● What you should do
Would you please repeat the data that follows, exactly as it reads?

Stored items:
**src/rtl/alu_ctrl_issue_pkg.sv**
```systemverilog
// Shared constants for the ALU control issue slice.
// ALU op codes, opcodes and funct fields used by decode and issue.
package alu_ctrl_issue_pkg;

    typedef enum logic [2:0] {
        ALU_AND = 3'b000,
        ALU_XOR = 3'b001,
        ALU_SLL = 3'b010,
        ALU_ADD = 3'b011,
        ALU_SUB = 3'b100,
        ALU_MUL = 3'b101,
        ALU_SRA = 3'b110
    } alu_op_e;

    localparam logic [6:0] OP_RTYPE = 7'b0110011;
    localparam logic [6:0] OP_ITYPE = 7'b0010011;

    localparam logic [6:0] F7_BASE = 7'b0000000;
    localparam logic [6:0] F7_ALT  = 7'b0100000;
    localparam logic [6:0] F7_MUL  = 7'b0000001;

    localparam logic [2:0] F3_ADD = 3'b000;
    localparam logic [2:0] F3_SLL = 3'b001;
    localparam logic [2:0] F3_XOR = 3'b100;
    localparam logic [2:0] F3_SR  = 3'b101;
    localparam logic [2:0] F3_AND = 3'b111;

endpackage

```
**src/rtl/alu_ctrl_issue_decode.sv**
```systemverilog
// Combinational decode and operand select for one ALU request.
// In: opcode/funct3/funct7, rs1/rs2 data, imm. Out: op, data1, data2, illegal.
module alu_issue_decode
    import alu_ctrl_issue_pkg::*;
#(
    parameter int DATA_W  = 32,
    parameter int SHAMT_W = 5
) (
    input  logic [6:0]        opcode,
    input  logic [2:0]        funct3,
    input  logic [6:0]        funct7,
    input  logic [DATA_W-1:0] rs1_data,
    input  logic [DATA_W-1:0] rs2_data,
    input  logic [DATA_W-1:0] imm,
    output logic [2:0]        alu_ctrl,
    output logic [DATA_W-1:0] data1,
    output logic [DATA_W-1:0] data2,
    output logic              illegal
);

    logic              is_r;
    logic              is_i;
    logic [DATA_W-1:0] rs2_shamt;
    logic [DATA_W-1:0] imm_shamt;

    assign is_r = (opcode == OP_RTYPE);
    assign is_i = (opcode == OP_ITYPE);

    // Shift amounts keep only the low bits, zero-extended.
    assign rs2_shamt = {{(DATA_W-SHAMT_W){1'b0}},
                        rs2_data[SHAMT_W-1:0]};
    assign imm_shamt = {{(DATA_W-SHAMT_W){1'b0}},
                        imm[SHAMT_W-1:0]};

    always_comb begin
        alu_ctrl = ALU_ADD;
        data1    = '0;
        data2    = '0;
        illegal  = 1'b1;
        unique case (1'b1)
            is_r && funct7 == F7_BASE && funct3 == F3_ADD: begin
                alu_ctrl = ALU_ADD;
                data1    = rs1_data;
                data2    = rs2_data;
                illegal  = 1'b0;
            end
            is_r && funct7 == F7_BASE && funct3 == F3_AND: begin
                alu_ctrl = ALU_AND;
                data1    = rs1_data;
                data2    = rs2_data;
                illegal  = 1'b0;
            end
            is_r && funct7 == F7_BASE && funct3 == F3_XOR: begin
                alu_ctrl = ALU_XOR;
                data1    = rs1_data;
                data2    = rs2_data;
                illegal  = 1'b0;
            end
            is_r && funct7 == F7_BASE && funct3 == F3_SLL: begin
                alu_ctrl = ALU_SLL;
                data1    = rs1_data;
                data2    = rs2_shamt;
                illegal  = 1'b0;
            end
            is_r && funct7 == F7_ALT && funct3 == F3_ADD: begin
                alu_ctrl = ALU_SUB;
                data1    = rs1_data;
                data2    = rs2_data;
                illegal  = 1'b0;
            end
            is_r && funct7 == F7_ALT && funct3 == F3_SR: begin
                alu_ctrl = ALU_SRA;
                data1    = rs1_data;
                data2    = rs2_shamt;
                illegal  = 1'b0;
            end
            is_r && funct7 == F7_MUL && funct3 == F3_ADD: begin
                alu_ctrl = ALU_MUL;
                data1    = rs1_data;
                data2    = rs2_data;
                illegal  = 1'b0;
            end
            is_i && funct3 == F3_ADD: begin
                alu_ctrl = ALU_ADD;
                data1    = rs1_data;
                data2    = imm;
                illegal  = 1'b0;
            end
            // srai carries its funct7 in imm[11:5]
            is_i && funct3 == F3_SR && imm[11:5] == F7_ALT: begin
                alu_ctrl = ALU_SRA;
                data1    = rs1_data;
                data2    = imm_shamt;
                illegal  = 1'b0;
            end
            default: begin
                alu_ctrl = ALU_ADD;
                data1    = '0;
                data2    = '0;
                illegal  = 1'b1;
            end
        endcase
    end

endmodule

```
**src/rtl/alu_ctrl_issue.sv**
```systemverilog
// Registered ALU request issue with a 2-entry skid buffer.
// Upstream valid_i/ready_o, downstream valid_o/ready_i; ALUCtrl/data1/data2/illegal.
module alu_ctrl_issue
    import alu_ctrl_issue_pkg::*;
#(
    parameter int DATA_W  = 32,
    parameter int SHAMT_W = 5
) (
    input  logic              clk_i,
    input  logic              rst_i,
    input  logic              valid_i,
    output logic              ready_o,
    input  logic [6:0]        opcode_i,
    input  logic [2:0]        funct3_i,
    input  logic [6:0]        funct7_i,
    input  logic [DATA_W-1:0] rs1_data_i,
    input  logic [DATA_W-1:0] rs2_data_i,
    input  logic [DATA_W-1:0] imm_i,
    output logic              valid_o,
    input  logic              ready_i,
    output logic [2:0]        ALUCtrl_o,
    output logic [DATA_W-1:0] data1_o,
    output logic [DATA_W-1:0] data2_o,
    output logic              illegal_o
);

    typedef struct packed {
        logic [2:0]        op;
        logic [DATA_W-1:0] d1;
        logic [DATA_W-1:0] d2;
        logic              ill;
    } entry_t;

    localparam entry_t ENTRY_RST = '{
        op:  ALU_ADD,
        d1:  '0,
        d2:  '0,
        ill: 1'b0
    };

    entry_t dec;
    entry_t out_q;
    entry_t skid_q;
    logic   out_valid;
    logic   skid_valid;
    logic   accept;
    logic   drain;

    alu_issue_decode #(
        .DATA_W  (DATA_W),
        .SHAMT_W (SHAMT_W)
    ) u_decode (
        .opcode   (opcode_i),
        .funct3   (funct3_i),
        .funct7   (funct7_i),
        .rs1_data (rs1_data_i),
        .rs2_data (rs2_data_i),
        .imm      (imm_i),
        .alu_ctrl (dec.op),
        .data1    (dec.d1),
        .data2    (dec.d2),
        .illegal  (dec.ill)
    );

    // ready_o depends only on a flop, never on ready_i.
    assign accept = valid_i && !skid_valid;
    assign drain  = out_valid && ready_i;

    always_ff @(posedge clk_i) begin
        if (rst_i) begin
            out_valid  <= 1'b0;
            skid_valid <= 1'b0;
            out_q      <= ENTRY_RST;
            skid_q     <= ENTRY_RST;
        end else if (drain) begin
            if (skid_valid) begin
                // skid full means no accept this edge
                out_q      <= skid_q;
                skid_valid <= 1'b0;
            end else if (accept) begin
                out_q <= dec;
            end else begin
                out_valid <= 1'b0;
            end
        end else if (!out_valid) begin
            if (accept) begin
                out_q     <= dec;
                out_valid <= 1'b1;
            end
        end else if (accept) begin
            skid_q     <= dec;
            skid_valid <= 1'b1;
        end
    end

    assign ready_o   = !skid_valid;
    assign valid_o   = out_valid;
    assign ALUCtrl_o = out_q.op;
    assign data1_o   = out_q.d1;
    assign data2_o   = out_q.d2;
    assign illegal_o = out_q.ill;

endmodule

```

● Problem solution
**src/rtl/alu_ctrl_issue_pkg.sv**
```systemverilog
// Shared constants for the ALU control issue slice.
// ALU op codes, opcodes and funct fields used by decode and issue.
package alu_ctrl_issue_pkg;

    typedef enum logic [2:0] {
        ALU_AND = 3'b000,
        ALU_XOR = 3'b001,
        ALU_SLL = 3'b010,
        ALU_ADD = 3'b011,
        ALU_SUB = 3'b100,
        ALU_MUL = 3'b101,
        ALU_SRA = 3'b110
    } alu_op_e;

    localparam logic [6:0] OP_RTYPE = 7'b0110011;
    localparam logic [6:0] OP_ITYPE = 7'b0010011;

    localparam logic [6:0] F7_BASE = 7'b0000000;
    localparam logic [6:0] F7_ALT  = 7'b0100000;
    localparam logic [6:0] F7_MUL  = 7'b0000001;

    localparam logic [2:0] F3_ADD = 3'b000;
    localparam logic [2:0] F3_SLL = 3'b001;
    localparam logic [2:0] F3_XOR = 3'b100;
    localparam logic [2:0] F3_SR  = 3'b101;
    localparam logic [2:0] F3_AND = 3'b111;

endpackage

```
**src/rtl/alu_ctrl_issue_decode.sv**
```systemverilog
// Combinational decode and operand select for one ALU request.
// In: opcode/funct3/funct7, rs1/rs2 data, imm. Out: op, data1, data2, illegal.
module alu_issue_decode
    import alu_ctrl_issue_pkg::*;
#(
    parameter int DATA_W  = 32,
    parameter int SHAMT_W = 5
) (
    input  logic [6:0]        opcode,
    input  logic [2:0]        funct3,
    input  logic [6:0]        funct7,
    input  logic [DATA_W-1:0] rs1_data,
    input  logic [DATA_W-1:0] rs2_data,
    input  logic [DATA_W-1:0] imm,
    output logic [2:0]        alu_ctrl,
    output logic [DATA_W-1:0] data1,
    output logic [DATA_W-1:0] data2,
    output logic              illegal
);

    logic              is_r;
    logic              is_i;
    logic [DATA_W-1:0] rs2_shamt;
    logic [DATA_W-1:0] imm_shamt;

    assign is_r = (opcode == OP_RTYPE);
    assign is_i = (opcode == OP_ITYPE);

    // Shift amounts keep only the low bits, zero-extended.
    assign rs2_shamt = {{(DATA_W-SHAMT_W){1'b0}},
                        rs2_data[SHAMT_W-1:0]};
    assign imm_shamt = {{(DATA_W-SHAMT_W){1'b0}},
                        imm[SHAMT_W-1:0]};

    always_comb begin
        alu_ctrl = ALU_ADD;
        data1    = '0;
        data2    = '0;
        illegal  = 1'b1;
        unique case (1'b1)
            is_r && funct7 == F7_BASE && funct3 == F3_ADD: begin
                alu_ctrl = ALU_ADD;
                data1    = rs1_data;
                data2    = rs2_data;
                illegal  = 1'b0;
            end
            is_r && funct7 == F7_BASE && funct3 == F3_AND: begin
                alu_ctrl = ALU_AND;
                data1    = rs1_data;
                data2    = rs2_data;
                illegal  = 1'b0;
            end
            is_r && funct7 == F7_BASE && funct3 == F3_XOR: begin
                alu_ctrl = ALU_XOR;
                data1    = rs1_data;
                data2    = rs2_data;
                illegal  = 1'b0;
            end
            is_r && funct7 == F7_BASE && funct3 == F3_SLL: begin
                alu_ctrl = ALU_SLL;
                data1    = rs1_data;
                data2    = rs2_shamt;
                illegal  = 1'b0;
            end
            is_r && funct7 == F7_ALT && funct3 == F3_ADD: begin
                alu_ctrl = ALU_SUB;
                data1    = rs1_data;
                data2    = rs2_data;
                illegal  = 1'b0;
            end
            is_r && funct7 == F7_ALT && funct3 == F3_SR: begin
                alu_ctrl = ALU_SRA;
                data1    = rs1_data;
                data2    = rs2_shamt;
                illegal  = 1'b0;
            end
            is_r && funct7 == F7_MUL && funct3 == F3_ADD: begin
                alu_ctrl = ALU_MUL;
                data1    = rs1_data;
                data2    = rs2_data;
                illegal  = 1'b0;
            end
            is_i && funct3 == F3_ADD: begin
                alu_ctrl = ALU_ADD;
                data1    = rs1_data;
                data2    = imm;
                illegal  = 1'b0;
            end
            // srai carries its funct7 in imm[11:5]
            is_i && funct3 == F3_SR && imm[11:5] == F7_ALT: begin
                alu_ctrl = ALU_SRA;
                data1    = rs1_data;
                data2    = imm_shamt;
                illegal  = 1'b0;
            end
            default: begin
                alu_ctrl = ALU_ADD;
                data1    = '0;
                data2    = '0;
                illegal  = 1'b1;
            end
        endcase
    end

endmodule

```
**src/rtl/alu_ctrl_issue.sv**
```systemverilog
// Registered ALU request issue with a 2-entry skid buffer.
// Upstream valid_i/ready_o, downstream valid_o/ready_i; ALUCtrl/data1/data2/illegal.
module alu_ctrl_issue
    import alu_ctrl_issue_pkg::*;
#(
    parameter int DATA_W  = 32,
    parameter int SHAMT_W = 5
) (
    input  logic              clk_i,
    input  logic              rst_i,
    input  logic              valid_i,
    output logic              ready_o,
    input  logic [6:0]        opcode_i,
    input  logic [2:0]        funct3_i,
    input  logic [6:0]        funct7_i,
    input  logic [DATA_W-1:0] rs1_data_i,
    input  logic [DATA_W-1:0] rs2_data_i,
    input  logic [DATA_W-1:0] imm_i,
    output logic              valid_o,
    input  logic              ready_i,
    output logic [2:0]        ALUCtrl_o,
    output logic [DATA_W-1:0] data1_o,
    output logic [DATA_W-1:0] data2_o,
    output logic              illegal_o
);

    typedef struct packed {
        logic [2:0]        op;
        logic [DATA_W-1:0] d1;
        logic [DATA_W-1:0] d2;
        logic              ill;
    } entry_t;

    localparam entry_t ENTRY_RST = '{
        op:  ALU_ADD,
        d1:  '0,
        d2:  '0,
        ill: 1'b0
    };

    entry_t dec;
    entry_t out_q;
    entry_t skid_q;
    logic   out_valid;
    logic   skid_valid;
    logic   accept;
    logic   drain;

    alu_issue_decode #(
        .DATA_W  (DATA_W),
        .SHAMT_W (SHAMT_W)
    ) u_decode (
        .opcode   (opcode_i),
        .funct3   (funct3_i),
        .funct7   (funct7_i),
        .rs1_data (rs1_data_i),
        .rs2_data (rs2_data_i),
        .imm      (imm_i),
        .alu_ctrl (dec.op),
        .data1    (dec.d1),
        .data2    (dec.d2),
        .illegal  (dec.ill)
    );

    // ready_o depends only on a flop, never on ready_i.
    assign accept = valid_i && !skid_valid;
    assign drain  = out_valid && ready_i;

    always_ff @(posedge clk_i) begin
        if (rst_i) begin
            out_valid  <= 1'b0;
            skid_valid <= 1'b0;
            out_q      <= ENTRY_RST;
            skid_q     <= ENTRY_RST;
        end else if (drain) begin
            if (skid_valid) begin
                // skid full means no accept this edge
                out_q      <= skid_q;
                skid_valid <= 1'b0;
            end else if (accept) begin
                out_q <= dec;
            end else begin
                out_valid <= 1'b0;
            end
        end else if (!out_valid) begin
            if (accept) begin
                out_q     <= dec;
                out_valid <= 1'b1;
            end
        end else if (accept) begin
            skid_q     <= dec;
            skid_valid <= 1'b1;
        end
    end

    assign ready_o   = !skid_valid;
    assign valid_o   = out_valid;
    assign ALUCtrl_o = out_q.op;
    assign data1_o   = out_q.d1;
    assign data2_o   = out_q.d2;
    assign illegal_o = out_q.ill;

endmodule

```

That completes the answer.